The traditional view has been that China is an export-dependent economy that will permanently attempt to keep its currency artificially low in world markets. Thus, when most politicians accuse the Chinese of currency manipulation they assume the purpose is to weaken the yuan. They may have been right, but we believe that era is over. China has determined that the yuan should be the world’s reserve currency as we have documented previously. Their master plan includes the destruction of the U.S. Dollar as part of an overall Economic War. A CNBC article today shows the first signs of emerging awareness on this subject by the investment community.
Here are some highlights:
Here’s a bold prediction to feed Western worries that power is shifting inexorably to the East: China’s yuan could overtake the U.S. dollar as the world’s principal reserve currency as soon as next decade.
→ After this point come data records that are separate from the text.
$ cat src/rtl/lock_pkg.sv
// Shared definitions for the digital-lock blocks.
//   KEY_*         key codes produced by the 4x4 keypad decoder
//   ctrl_state_t  state encoding of pin_entry_controller
//   is_digit()    true for the numeric keys 0-9
package lock_pkg;

    localparam logic [3:0] KEY_STAR = 4'hF;
    localparam logic [3:0] KEY_HASH = 4'hE;
    localparam logic [3:0] KEY_A    = 4'hA;

    typedef enum logic [2:0] {
        ST_IDLE,
        ST_ENTRY,
        ST_CHECK,
        ST_OPEN,
        ST_PROG,
        ST_LOCKOUT
    } ctrl_state_t;

    function automatic logic is_digit(input logic [3:0] k);
        return k <= 4'd9;
    endfunction

endpackage

$ cat src/rtl/lock_timer.sv
// Down-counter shared by all timed states of the lock controller.
//   clk, reset  clock / synchronous active-high reset
//   load_val    value loaded on a load strobe
//   load        reload strobe (wins over counting)
//   en          high while the owner sits in a timed state
//   expired     counter reached 1 while enabled (last cycle of the period)
module lock_timer #(
    parameter int W = 16
) (
    input  logic         clk,
    input  logic         reset,
    input  logic [W-1:0] load_val,
    input  logic         load,
    input  logic         en,
    output logic         expired
);

    logic [W-1:0] cnt_q;

    always_ff @(posedge clk) begin
        if (reset)                    cnt_q <= '0;
        else if (load)                cnt_q <= load_val;
        else if (en && cnt_q != '0)   cnt_q <= cnt_q - 1'b1;
    end

    // Loading N makes the period exactly N cycles: N, N-1, ..., 1 -> expire.
    assign expired = en && (cnt_q == W'(1));

endmodule
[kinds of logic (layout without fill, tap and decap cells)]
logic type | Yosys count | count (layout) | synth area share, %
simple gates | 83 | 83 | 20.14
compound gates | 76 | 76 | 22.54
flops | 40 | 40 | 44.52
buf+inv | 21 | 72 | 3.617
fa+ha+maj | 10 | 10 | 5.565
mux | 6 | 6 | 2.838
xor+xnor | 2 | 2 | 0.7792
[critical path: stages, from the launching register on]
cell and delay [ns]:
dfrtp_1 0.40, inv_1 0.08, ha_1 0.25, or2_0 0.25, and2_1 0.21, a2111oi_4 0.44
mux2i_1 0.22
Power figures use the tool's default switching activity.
`src/rtl/quad_state_monitor.sv`:
```
// Receiving-end checker for the four-phase sequencer: verifies encoded/one-hot
// agreement and 0->1->2->3->0 ordering, measures per-phase dwell, reports lock.
module quad_state_monitor #(
  parameter int unsigned DWELL_WIDTH = 16
) (
  input  logic                   clk,
  input  logic                   reset_n,
  input  logic [1:0]             state,
  input  logic                   state_0,
  input  logic                   state_1,
  input  logic                   state_2,
  input  logic                   state_3,
  input  logic                   clear_errors,
  output logic [DWELL_WIDTH-1:0] dwell_0,
  output logic [DWELL_WIDTH-1:0] dwell_1,
  output logic [DWELL_WIDTH-1:0] dwell_2,
  output logic [DWELL_WIDTH-1:0] dwell_3,
  output logic                   locked,
  output logic                   cycle_done,
  output logic [31:0]            cycle_count,
  output logic                   err_sequence,
  output logic                   err_decode,
  output logic                   err_overflow
);

  localparam logic [DWELL_WIDTH-1:0] CNT_MAX = '1;

  typedef enum logic [1:0] {SEARCH, TRACK, LOCKED} fsm_t;

  fsm_t                   fsm_q, fsm_d;
  logic [1:0]             s_q, p_q;
  logic [3:0]             s_hot_q;
  logic                   s_v, p_v;
  logic [DWELL_WIDTH-1:0] cnt_q, cnt_d;
  logic                   trans, legal, illegal, dec_bad, sat_hit, fault, wrap;
  logic                   capture, done;

  // Valid bits keep reset-value samples out of the transition and decode tests
  always_comb begin
    trans   = s_v & p_v & (s_q != p_q);
    legal   = trans & (s_q == 2'(p_q + 2'd1));
    illegal = trans & ~legal;
    wrap    = legal & (s_q == 2'd0);
    dec_bad = s_v & (s_hot_q != (4'b0001 << s_q));
    if (trans)
      cnt_d = DWELL_WIDTH'(1);
    else if (cnt_q == CNT_MAX)
      cnt_d = cnt_q;
    else
      cnt_d = cnt_q + DWELL_WIDTH'(1);
    sat_hit = ~trans & (cnt_q == CNT_MAX - DWELL_WIDTH'(1));
    fault   = illegal | dec_bad | sat_hit;
  end

  always_ff @(posedge clk) begin
    if (!reset_n) fsm_q <= SEARCH;
    else          fsm_q <= fsm_d;
  end

  always_comb begin
    fsm_d   = fsm_q;
    capture = 1'b0;
    done    = 1'b0;
    case (fsm_q)
      SEARCH: begin
        if (wrap && !fault) fsm_d = TRACK;
      end
      TRACK: begin
        capture = legal & ~fault;
        if (fault) begin
          fsm_d = SEARCH;
        end else if (wrap) begin
          fsm_d = LOCKED;
          done  = 1'b1;
        end
      end
      LOCKED: begin
        capture = legal & ~fault;
        if (fault)     fsm_d = SEARCH;
        else if (wrap) done  = 1'b1;
      end
      default: fsm_d = SEARCH;
    endcase
  end

  always_ff @(posedge clk) begin
    if (!reset_n) begin
      s_q          <= 2'd0;
      s_hot_q      <= 4'd0;
      p_q          <= 2'd0;
      s_v          <= 1'b0;
      p_v          <= 1'b0;
      cnt_q        <= '0;
      dwell_0      <= '0;
      dwell_1      <= '0;
      dwell_2      <= '0;
      dwell_3      <= '0;
      locked       <= 1'b0;
      cycle_done   <= 1'b0;
      cycle_count  <= 32'd0;
      err_sequence <= 1'b0;
      err_decode   <= 1'b0;
      err_overflow <= 1'b0;
    end else begin
      s_q     <= state;
      s_hot_q <= {state_3, state_2, state_1, state_0};
      s_v     <= 1'b1;
      p_q     <= s_q;
      p_v     <= s_v;
      cnt_q   <= cnt_d;
      if (capture) begin
        case (p_q)
          2'd0:    dwell_0 <= cnt_q;
          2'd1:    dwell_1 <= cnt_q;
          2'd2:    dwell_2 <= cnt_q;
          default: dwell_3 <= cnt_q;
        endcase
      end
      locked     <= (fsm_d == LOCKED);
      cycle_done <= done;
      if (done) cycle_count <= cycle_count + 32'd1;
      // A new error in the clearing cycle wins over the clear
      err_sequence <= (err_sequence & ~clear_errors) | illegal;
      err_decode   <= (err_decode   & ~clear_errors) | dec_bad;
      err_overflow <= (err_overflow & ~clear_errors) | sat_hit;
    end
  end

endmodule

```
The yuan hit an all-time high in intraday trading on Tuesday, with traders predicting further gains for the rest of the year.
Beijing has been promoting the use of the yuan beyond its borders since 2009 to settle trade transactions. The resulting build-up of deposits in Hong Kong has spawned a thriving yuan bond market.
Internationalizing the yuan, also known as the renminbi, brings with it a host of financial and political benefits. Notably, it allows China to build up claims on the rest of the world in yuan rather than increasing exposure to foreign currencies, especially a dollar that it distrusts….
But the consensus has been that China, as is its wont, would tread gingerly. The ruling, risk-averse Communist Party would keep capital controls in place, thus retaining its grip over the exchange rate and interest rates but preventing the yuan from becoming a truly international currency.
Arvind Subramanian, a senior fellow at the Peterson Institute for International Economics, a Washington think tank, sees things differently.
“Chinese economic dominance is more imminent and more broad-based—encompassing output, trade, and currency—than is currently recognized,” he writes in a new book, “Eclipse: Living in the Shadow of China’s Economic Dominance.”
Using an index of country shares in the world’s gross domestic product, trade and net exports of capital stretching back to 1870, Subramanian calculates China is already on the cusp of overtaking the U.S. as the world’s leading economy. On conservative assumptions, it will soon carve out an unassailable lead.
“By 2030, this dominance could resemble that of the United States in the 1970s and the United Kingdom around 1870. And this economic dominance will in turn elevate the renminbi to premier reserve currency status much sooner than currently expected,” he writes….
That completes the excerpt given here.